NaiveBayesin menetelmäisbasedontheBayesianalgorithm,whichiscorrespondinglysimplified,thatis,itisassumedthattheattributesareconditionallyindependentofeachotherwhenthetargetvalueisgiven.Thatistosay,noattributevariablehasalargerproportiontothedecisionresult,andnoattributevariablehasasmallerproportiontothedecisionresult.AlthoughthissimplificationmethodreducestheclassificationeffectoftheBayesianclassificationalgorithmtoacertainextent,inactualapplicationscenarios,itgreatlysimplifiesthecomplexityoftheBayesin menetelmä.
Algoritmin periaate
NaiveBayesClassification(NBC)isamethodbasedonBayes'theoremandassumingthatthefeatureconditionsareindependentofeachother,firstthroughthegiventrainingSet,taketheindependencebetweenfeaturewordsasthepremise,learnthejointprobabilitydistributionfrominputtooutput,andthenbasedonthelearnedmodel,inputtofindtheoutputthatmaximizestheposteriorprobability.

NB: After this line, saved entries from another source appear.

File: config.mk
export PLATFORM = sky130hd
export DESIGN_NAME = alu_logic_arbiter
export DESIGN_NICKNAME = d
export VERILOG_FILES = /design/src/rtl/alu_logic_pkg.sv /design/src/rtl/alu_logic_unit.sv /design/src/rtl/alu_logic_arbiter.sv
export SDC_FILE = /design/constraint.sdc
export NUM_CORES = 1
export LEC_CHECK = 0
export BUFFER_PORTS_ARGS = -buffer_cell sky130_fd_sc_hd__buf_4
export CAP_MARGIN = 0
export CORE_ASPECT_RATIO = 0.6
export CORE_MARGIN = 4
export CORE_UTILIZATION = 25
export CTS_CLUSTER_DIAMETER = 50
export CTS_CLUSTER_SIZE = 20
export DETAILED_ROUTE_END_ITERATION = 8
export PLACE_DENSITY = 0.46
export SYNTH_ARGS = -nofsm -noshare
export SYNTH_HDL_FRONTEND = slang
export SYNTH_SLANG_ARGS = --single-unit
File: constraint.sdc
create_clock -name clk -period 2.28 [get_ports clk]
set_input_delay 0.114 -clock clk [delete_from_list [all_inputs] [get_ports clk]]
set_output_delay 0.114 -clock clk [all_outputs]
set_load 0.01 [all_outputs]
File: src/rtl/alu_logic_pkg.sv
// Shared types for the two-requester logic-unit arbiter: op codes, FSM states, default width.
// Latency: none (types, constants and a combinational helper only).
// Backpressure: not applicable.
package alu_logic_pkg;

    localparam int DEF_W = 4;

    typedef enum logic [2:0] {
        OP_AND   = 3'b000,
        OP_NAND  = 3'b001,
        OP_OR    = 3'b010,
        OP_NOR   = 3'b011,
        OP_XOR   = 3'b100,
        OP_XNOR  = 3'b101,
        OP_NOTA  = 3'b110,
        OP_PASSA = 3'b111
    } alu_op_e;

    typedef enum logic [1:0] {
        IDLE = 2'd0,
        EXEC = 2'd1,
        RESP = 2'd2
    } arb_state_e;

    // Increment that sticks at all-ones instead of wrapping.
    function automatic logic [7:0] sat_inc8(input logic [7:0] v);
        return (v == 8'hFF) ? v : v + 8'd1;
    endfunction

endpackage

File: src/rtl/alu_logic_unit.sv
// Combinational 4-bit logic unit; result zero-extended to 2*W bits.
// Latency: 0 cycles (pure combinational).
// Backpressure: none; output follows inputs.
module alu_logic_unit
    import alu_logic_pkg::*;
#(
    parameter int W = DEF_W
) (
    input  logic [W-1:0]   a_i,
    input  logic [W-1:0]   b_i,
    input  alu_op_e        op_i,
    output logic [2*W-1:0] r_o
);

    logic [W-1:0] r;

    // Op decode; the upper half of the result is always zero.
    always_comb begin
        r = '0;
        case (op_i)
            OP_AND:   r = a_i & b_i;
            OP_NAND:  r = ~(a_i & b_i);
            OP_OR:    r = a_i | b_i;
            OP_NOR:   r = ~(a_i | b_i);
            OP_XOR:   r = a_i ^ b_i;
            OP_XNOR:  r = ~(a_i ^ b_i);
            OP_NOTA:  r = ~a_i;
            OP_PASSA: r = a_i;
            default:  r = '0;
        endcase
        r_o = {{W{1'b0}}, r};
    end

endmodule

File: src/rtl/alu_logic_arbiter.sv
// Round-robin share of one logic unit between two requesters; optional grant counters under ALU_ARB_STATS_EN.
// Latency: accept at edge N, res_valid high after edge N+1; one result per 3 cycles at best.
// Backpressure: response held in RESP until res_ready; req*_ready only pulses in IDLE, so pending requests wait.
module alu_logic_arbiter
    import alu_logic_pkg::*;
#(
    parameter int W = DEF_W
) (
    input  logic           clk,
    input  logic           rst,
    input  logic           req0_valid,
    output logic           req0_ready,
    input  logic [W-1:0]   req0_a,
    input  logic [W-1:0]   req0_b,
    input  logic [2:0]     req0_op,
    input  logic           req1_valid,
    output logic           req1_ready,
    input  logic [W-1:0]   req1_a,
    input  logic [W-1:0]   req1_b,
    input  logic [2:0]     req1_op,
    output logic           res_valid,
    input  logic           res_ready,
    output logic [2*W-1:0] res_data,
    output logic           res_id
`ifdef ALU_ARB_STATS_EN
    ,
    output logic [7:0]     grant_cnt0,
    output logic [7:0]     grant_cnt1
`endif
);

    arb_state_e     state_q, state_d;
    logic           last_id_q, last_id_d;
    logic [W-1:0]   a_q, a_d, b_q, b_d;
    alu_op_e        op_q, op_d;
    logic           id_q, id_d;
    logic           res_valid_q, res_valid_d;
    logic [2*W-1:0] res_data_q, res_data_d;
    logic           res_id_q, res_id_d;
    logic           gnt0, gnt1;
    logic [2*W-1:0] unit_r;

    alu_logic_unit #(.W(W)) u_unit (
        .a_i  (a_q),
        .b_i  (b_q),
        .op_i (op_q),
        .r_o  (unit_r)
    );

    // Arbitration, operand capture and response sequencing.
    always_comb begin
        state_d     = state_q;
        last_id_d   = last_id_q;
        a_d         = a_q;
        b_d         = b_q;
        op_d        = op_q;
        id_d        = id_q;
        res_valid_d = res_valid_q;
        res_data_d  = res_data_q;
        res_id_d    = res_id_q;
        gnt0        = 1'b0;
        gnt1        = 1'b0;
        case (state_q)
            IDLE: begin
                // Requester 0 wins unless requester 1 is waiting and 0 was served last.
                if (req0_valid && (!req1_valid || last_id_q)) begin
                    gnt0    = 1'b1;
                    a_d     = req0_a;
                    b_d     = req0_b;
                    op_d    = alu_op_e'(req0_op);
                    id_d    = 1'b0;
                    state_d = EXEC;
                end else if (req1_valid) begin
                    gnt1    = 1'b1;
                    a_d     = req1_a;
                    b_d     = req1_b;
                    op_d    = alu_op_e'(req1_op);
                    id_d    = 1'b1;
                    state_d = EXEC;
                end
            end
            EXEC: begin
                res_data_d  = unit_r;
                res_id_d    = id_q;
                res_valid_d = 1'b1;
                state_d     = RESP;
            end
            RESP: begin
                if (res_ready) begin
                    last_id_d   = res_id_q;
                    res_valid_d = 1'b0;
                    state_d     = IDLE;
                end
            end
            default: state_d = IDLE;
        endcase
    end

    // Reset outranks a grant that would otherwise be visible this cycle.
    assign req0_ready = gnt0 & ~rst;
    assign req1_ready = gnt1 & ~rst;
    assign res_valid  = res_valid_q;
    assign res_data   = res_data_q;
    assign res_id     = res_id_q;

    // State and datapath registers; reset drops any in-flight request.
    always_ff @(posedge clk) begin
        if (rst) begin
            state_q     <= IDLE;
            last_id_q   <= 1'b1;
            a_q         <= '0;
            b_q         <= '0;
            op_q        <= OP_AND;
            id_q        <= 1'b0;
            res_valid_q <= 1'b0;
            res_data_q  <= '0;
            res_id_q    <= 1'b0;
        end else begin
            state_q     <= state_d;
            last_id_q   <= last_id_d;
            a_q         <= a_d;
            b_q         <= b_d;
            op_q        <= op_d;
            id_q        <= id_d;
            res_valid_q <= res_valid_d;
            res_data_q  <= res_data_d;
            res_id_q    <= res_id_d;
        end
    end

`ifdef ALU_ARB_STATS_EN
    logic [7:0] cnt0_q, cnt1_q;

    // Saturating per-requester grant counters.
    always_ff @(posedge clk) begin
        if (rst) begin
            cnt0_q <= '0;
            cnt1_q <= '0;
        end else begin
            if (gnt0) cnt0_q <= sat_inc8(cnt0_q);
            if (gnt1) cnt1_q <= sat_inc8(cnt1_q);
        end
    end

    assign grant_cnt0 = cnt0_q;
    assign grant_cnt1 = cnt1_q;
`endif

endmodule

== Word level (Yosys, flattened, before mapping) ==
Index checks and enable logic that the tools add are counted.

* Reductions and logical operators: 11
* Bitwise gates (word level): 10
* Multiplexer cells: 20
* Equal/unequal tests: 11

{| class="wikitable"
|+ Operators by type and width
! cell !! count
|-
| 4-bit case mux with 8 select lines || 1
|-
| 4-bit 2-to-1 mux || 4
|-
| 4-bit NOT || 4
|-
| 3-bit equality test (second input constant) || 4
|-
| 1-bit 2-to-1 mux || 8
|-
| 2-bit AND reduction || 4
|-
| 3-bit by 2-bit equality test with 1-bit output (second input constant) || 2
|-
| 2-bit 2-to-1 mux || 3
|-
| 3-bit 2-to-1 mux || 2
|-
| 2-bit case mux with 3 select lines || 1
|-
| 4-bit AND || 1
|-
| 4-bit bitwise OR || 1
|-
| 2-bit nonzero test || 2
|-
| 4-bit bitwise XOR || 1
|-
| 3-bit by 1-bit equality test with 1-bit output (second input constant) || 1
|-
| 3-bit logical NOT || 1
|-
| 3-bit inequality test (second input constant) || 1
|-
| 1-bit AND || 2
|-
| 2-bit by 1-bit equality test with 1-bit output (second input constant) || 1
|-
| 2-bit equality test (second input constant) || 1
|-
| 2-bit logical NOT || 1
|-
| 2-bit inequality test (second input constant) || 1
|-
| 1-bit case mux with 2 select lines || 1
|-
| 1-bit logical AND || 1
|-
| 3 further kinds || 3
|}

* Output and inout bits: 12
* Flip-flop bits (word level): 21
* Input bits: 27
* Logic and storage cells: 61

== Logic depth before layout (Yosys ltp) ==
Gate-level depths: netlist (run 1).

* Depth after elaboration: 6
* Mapped depth: 6
* Gate-level depth less buffers: 6

== Cells and area by module ==
Synthesis (run 1) repeated with hierarchy kept, for this count alone.

* Cells, all modules: 164
* Area, all modules: 1452.6 um^2

{| class="wikitable"
|+ Modules (own cells, without submodules)
! module !! cells each !! area each (um^2) !! seq. area each (um^2) !! instances
|-
| alu_logic_arbiter || 131 || 1148.6 || 500.5 || 1
|-
| alu_logic_unit || 33 || 304.0 || 0.0 || 1
|}

== Least setup slack after synthesis (run 1) ==
OpenSTA, ideal clock, no wires.

* Path type: reg2reg
* Start point: register state_q[1]
* End point: register res_data_q[0], in the netlist res_data[0]
* Clock period less this slack: 1341 ps
* Stages on the path, launching flop included: 6
* Buffers on the path: 1
* Required time: 2150 ps
* Setup slack: 939 ps
* Arrival time: 1211 ps
* Setup time: 130 ps
* Cells stage by stage: dfxtp_1 buf_6 nand2b_4 or4_4 o221ai_1 a21oi_1

* Longest elaborated chain between the ends: 1

{| class="wikitable"
|+ RTL lines
! item !! RTL line !! RTL
|-
| from (decl) || alu_logic_arbiter.sv:32 || <nowiki>arb_state_e state_q, state_d;</nowiki>
|-
| from (signal assigned) || alu_logic_arbiter.sv:119 || <nowiki>state_q <= state_d;</nowiki>
|-
| 2-bit by 1-bit equality test with 1-bit output || alu_logic_arbiter.sv:63 || <nowiki>case (state_q)</nowiki>
|-
| to (signal assigned) || alu_logic_arbiter.sv:126 || <nowiki>res_data_q <= res_data_d;</nowiki>
|-
| to (decl) || alu_logic_arbiter.sv:38 || <nowiki>logic [2*W-1:0] res_data_q, res_data_d;</nowiki>
|}

Every way passes these cells.
A chain may end at the register's enable or synchronous reset.

== Worst setup path in the final report (run 1) ==
* Start point: register a_q[0]
* End point: register res_data_q[0], in the netlist res_data[0]

* Longest elaborated chain between the ends: 3
* Elaborated cells on any way between the ends: 8
* Those cells by class: 1 x mux; 7 x bitwise

{| class="wikitable"
|+ RTL lines
! item !! RTL line !! RTL
|-
| from (decl) || alu_logic_arbiter.sv:34 || <nowiki>logic [W-1:0] a_q, a_d, b_q, b_d;</nowiki>
|-
| from (signal assigned) || alu_logic_arbiter.sv:111 || <nowiki>a_q <= '0;</nowiki>
|-
| from (signal assigned) || alu_logic_arbiter.sv:121 || <nowiki>a_q <= a_d;</nowiki>
|-
| 4-bit bitwise XOR, or another cell as far along || alu_logic_unit.sv:25, alu_logic_unit.sv:26 ||
|-
| 4-bit NOT (on tied branches) || alu_logic_unit.sv:26, alu_logic_unit.sv:22, alu_logic_unit.sv:24 ||
|-
| 4-bit case mux with 8 select lines (*) || alu_logic_unit.sv:20 || <nowiki>case (op_i)</nowiki>
|}

Mark *: on every way between the ends. The rest lies on a longest branch, timed or not.

==> summary.md, run 1 <==
| Metric | Value |
|---|---|
| Final Non-Filler Cells | `247` |
| Synth area leaders | `dfxtp_1 31%, mux2i_1 8.9%, ha_1 7.4%` |
| Post-Route Setup TNS | `0 ns` |
| Crit end category | `flip-flop` |
| Syn avg cell area | `8.80 sq um` |
| DRT iter0 DRCs | `38` |
| RSZ-0062 raised after global routing | `no` |
| Rows | `20` |
| Synth Flop Type | `dfxtp_1` |
| Largest area contributor in the netlist | `dfxtp_1` |
| F_max | `621 MHz` |
| # diodes | `0` |
| Yosys reg bits | `21` |
| Pleak | `0.000722 uW` |
| Max cap viols | `0` |
| Crit start category | `flip-flop` |
| Register-to-Register Path Depth | `6` |
| Most instantiated library cell after synthesis | `dfxtp_1` |
| Post-layout net count | `217` |
| Crit path kind | `reg2reg` |
| Post-layout util | `32.3%` |
| R2R Path End | `res_data[0]$_SDFFE_PP0P_` |
| Largest net degree at the start of global routing | `24` |
| Power Total | `1030 uW` |
| WHS Path Cells | `3` |
| Final min period | `1.61 ns` |
| Final hold viol count | `0` |
| Post-synthesis compound-gate area fraction | `22.3%` |
| GRT Max-Usage Layer | `met1` |
| Hold endpoint | `state_q[1]$_SDFFE_PP0P_` |
| H-tree levels | `1` |
| Post-Synth Simple-Gate Area | `17.8%` |
| Clk slew on worst S/H paths | `0.08 ns` |
| EDFF count, synth | `0` |
| Gate Count Post-Synth | `154` |
| Clk sinks | `21` |
| Post-synthesis cell type count | `33` |
| PortBufs | `34` |
| Post-synth top cells | `21 x dfxtp_1, 17 x nor2_1, 12 x mux2i_1` |
| Met1 Usage GRT | `16.4%` |
| Post_cts resized | `0` |
| RR Startpoint | `a_q[0]$_SDFFE_PP0P_` |
| Die area | `6700 sq um` |
| Num CTS Buffers | `3` |
| Worst Skew | `0.00166 ns` |
| Cts-stage hold buffer count | `0` |
| Vias per cell | `4.63` |
| Initial Util | `26.3%` |
| Area Growth Syn to Fin | `22.7%` |
| Hpwl dp | `2630 um` |
| CTS Buffer Depth | `2` |
| Clk Latency, worst-skew pair | `0.26 ns` |
| Vias in the first global route | `1,153` |
| Register-to-register setup slack | `0.67 ns` |
| Post-route antenna net violation count | `0` |
| Largest family of logic cells by synthesized area | `compound AO/OA/AOI/OAI gates` |
| CTS tree | `done` |
| Fin. max-slew vios | `0` |
| Slew HR | `49.6%` |
| DRT Pass-1 Iters | `4` |
| Root buf cell | `clkbuf_8` |
| Placer congestion estimate | `0.766` |
| Layout cells sized above 1 | `26.0%` |
| # setup viols final | `0` |
| Global Route met2 Usage | `14.8%` |
| Post-Syn Area | `1360 sq um` |
| Tightest Pin Transition | `0.754 ns` |
| M3 GR Usage | `3.55%` |
| Fraction of registers with async set/reset | `0%` |
| Initial antenna violation count | `0` |
| Grt ovf | `0` |
| WL/cell | `13.5 um` |
| PD cells | `621 nW/um^2` |
| Ports | `39` |
| CP Max Fanout | `4` |
| Mux cell area share after synthesis | `8.86%` |
| Post-Synth XOR/XNOR Area | `2.59%` |
| Yosys top cell area share | `31.0%` |
| Worst Hold Launch | `res_ready` |
| HP Class | `in2reg` |
| Tcrit/Tclk final | `70.6%` |
| Die Wd | `103 um` |
| Die height | `65.0 um` |
| Status | `finished, final reports clean` |
| Drt drc | `0` |
| First-pass GRT wire length | `5660 um` |
| Core region area | `5150 sq um` |
| Arrival time worst endpoint | `1.75 ns` |
| Total global-route track usage | `10.9%` |
| Synth warn | `0` |
| Adder-cell share of the synthesized area | `7.39%` |
| Worst endpoint required time | `2.42 ns` |
| Routed wire length | `3340 um` |
| Placed cells | `243` |
| Sequential cell area fraction in the yosys report | `31.0%` |
| Via count | `1,144` |
| Maximum vdd drop | `0.000237 V` |
| Post-CTS setup buffer count | `0` |
## cells by family (layout without fill, tap and decap cells)
| kind of cell | count (synthesis) | count (layout) |
|---|---|---|
| buffers and inverters | 25 | 49 |
| AND/OR/NAND/NOR | 43 | 43 |
| XOR/XNOR | 4 | 4 |
| AO/OA/AOI/OAI | 40 | 40 |
| flip-flops | 21 | 21 |
| multiplexers | 12 | 12 |
| other | 1 | 4 |
| adder cells (fa/ha/maj) | 8 | 8 |
## worst max path at each step
stage                               endpoint               startpoint  slack, ns  depth (start not counted)
global placement    res_data[1]$_SDFFE_PP0P_  state_q[0]$_SDFFE_PP0P_       0.77                          4
floorplan           res_data[0]$_SDFFE_PP0P_  state_q[1]$_SDFFE_PP0P_       0.94                          5
CTS                 res_data[1]$_SDFFE_PP0P_  state_q[0]$_SDFFE_PP0P_       0.68                          4
global route             a_q[0]$_SDFFE_PP0P_  state_q[0]$_SDFFE_PP0P_       0.52                          3
finish              res_data[0]$_SDFFE_PP0P_      a_q[0]$_SDFFE_PP0P_       0.67                          6
detailed placement  res_data[1]$_SDFFE_PP0P_  state_q[0]$_SDFFE_PP0P_       0.72                          4
## critical path, stage by stage, from the launching register on
cell	delay [ns]
dfxtp_1	0.46
inv_1	0.08
ha_1	0.30
nor2b_1	0.17
o22ai_1	0.11
a222oi_1	0.27
a21oi_1	0.11
## stage by stage
step | cell area (sq um) | hold WS [ns] | setup slack (ns)
after floorplan | 1370 | 0.296 | 0.939
final | 1660 | 0.129 | 0.670
after CTS | 1660 | 0.123 | 0.682
after global placement | 1610 | 0.404 | 0.765
after detailed placement | 1610 | 0.402 | 0.715
after global routing | 1660 | 0.138 | 0.521
## registers in the layout, indices dropped and copies added (netlist names)
name and count:
a_q 4, b_q 4, id_q 1, last_id_q 1
op_q 3, res_data 4, res_id 1, res_valid 1
state_q 2
## layout by cell type, fill, tap and decap left out, types with 2 or more instances in the layout
master    netlist  final
mux2i_1        12     12
nor2_1         17     17
nand2_1         4      4
nor3_1          2      2
o221ai_1        4      4
xnor2_1         4      4
nor2b_1         7      7
clkbuf_8        0      3
a21oi_1         7      7
o21ba_2         4      4
a211oi_1       11     11
o21ai_0         4      4
conb_1          1      4
inv_1          10     10
buf_4           5     34
o22ai_1         4      4
dfxtp_1        21     21
a222oi_1        4      4
ha_1            8      8
and2_1          5      5
## per-layer routing
metal / part of all wire (%) / up-vias
met1: 54 / 513
li1: - / 596
met4: 0.81 / 0
met3: 5.9 / 2
met5: 0 / -
met2: 39 / 33
## area by class of cell
cell class                      instances  area (sq um)
Inverter                               11          41.3
Clock inverter                          1          7.51
Tap cell                               66          82.6
Timing Repair Buffer                   34           255
Fill cell                             554          3490
Clock buffer                            3          41.3
Sequential cell                        21           420
Multi-Input combinational cell        111           815
## report_power, final
group	internal (uW)	total (uW)	leakage [uW]	switching, uW
Sequential	408	476	0.000174	68.5
Clock	123	251	0.0000217	128
Combinational	163	305	0.000526	141
(Power assumes the default switching activity.)
==> run 2, diff against run 1 <==
- clock period: 2.28 -> 1.7 ns (I/O delays scaled with it)
==> run 2 against run 1 <==
  * Clock-buffer cell count is the same
  * Wire length rose by 3.0%
  * First-iteration DRC count decreased by 7.9%
  * Utilization up 0.53 points
  * Cell count grew 1.6%
  * Register-to-register slack lost 0.47 ns
  * Worst hold slack lost 0.018 ns
  * Via count is 0.70% lower
  * Critical path depth decreased by 3
  * Largest power group unchanged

Thereisasampledataset,andthecharacteristicattributesetofthecorrespondingsampledatais.Theclassvariableis,thatis,canbedividedintocategories.Whereismutuallyindependentandrandom,thepriorprobabilityofis,andtheposteriorprobabilityofis,CanbeobtainedbythenaiveBayesalgorithm,theposteriorprobabilitycanbecalculatedfromthepriorprobability,theevidence,theclassconditionalprobability:/p>
NaiveBayesisbasedontheindependenceofeachfeature.Inthecaseofagivencategoryof,theaboveformulaItcanbefurtherexpressedasthefollowingformula:
Fromtheabovetwoformulas,theposteriorprobabilitycanbecalculatedas:
Sincethesizeofisfixed,whencomparingposteriorprobabilities,onlythenumeratoroftheaboveformulacanbecompared.Therefore,anaiveBayesiancalculationwithsampledatabelongingtothecategorycanbeobtained:
hyödyt ja haitat
Edut
TheNaiveBayesalgorithmassumesthattheattributesofthedatasetareindependentofeachother.Therefore,thelogicofthealgorithmisverysimpleandthealgorithmisrelativelystable.Whenthedatapresentsdifferentcharacteristics,theNaiveBayesalgorithmTheclassificationperformanceofYeshwillnotbemuchdifferent.Inotherwords,therobustnessofthenaiveBayesalgorithmisbetter,anditwillnotshowmuchdifferencefordifferenttypesofdatasets.Whentherelationshipbetweentheattributesofthedatasetisrelativelyindependent,thenaiveBayesclassificationalgorithmwillhavebetterresults.
Haitat
TheconditionofattributeindependenceisalsotheshortcomingofthenaiveBayesclassifier.Theindependenceoftheattributesofthedatasetisdifficulttosatisfyinmanycases,becausetheattributesofthedatasetareoftenrelatedtoeachother.Ifthiskindofproblemoccursintheclassificationprocess,theeffectoftheclassificationwillbegreatlyreduced.
Sovellus
Tekstin luokittelu
Classificationisabasicprobleminthefieldofdataanalysisandmachinelearning.Tekstin luokitteluhasbeenwidelyusedinmanyaspectssuchasnetworkinformationfiltering,informationretrievalandinformationrecommendation.Data-drivenclassifierlearninghasalwaysbeenahotspotinrecentyears,withmanymethods,suchasneuralnetworks,decisiontrees,supportvectormachines,andnaiveBayes.Comparedwithotherwell-designedandmorecomplexclassificationalgorithms,thenaiveBayesclassificationalgorithmisoneoftheclassifierswithbetterlearningefficiencyandclassificationeffect.TheintuitivetextclassificationalgorithmisalsothesimplestBayesianclassifier.Ithasgoodinterpretability.ThecharacteristicofthenaiveBayesalgorithmisthatitassumesthattheappearanceofallfeaturesareindependentofeachotherandeachfeatureisequallyimportant.Butinfactthisassumptiondoesnotholdintherealworld:firstly,theinevitableconnectionbetweentwoadjacentwordscannotbeindependent;secondly,foranarticle,someoftherepresentativewordsdetermineitstheme.Thereisnoneedtoreadtheentirearticleandlookatallthewords.Therefore,itisnecessarytoadoptasuitablemethodforfeatureselection,sothatthenaiveBayesclassifiercanachievehigherclassificationefficiency.
muut
NaiveBayesalgorithmplaysamoreimportantroleintextrecognitionandimagerecognitiondirection.Anunknowntextorimagecanbeclassifiedaccordingtoitsexistingclassificationrules,andfinallythepurposeofclassificationisachieved.
TheNaiveBayesalgorithmiswidelyusedinreallife,suchastextclassification,spamclassification,creditevaluation,phishingwebsitedetectionandsoon.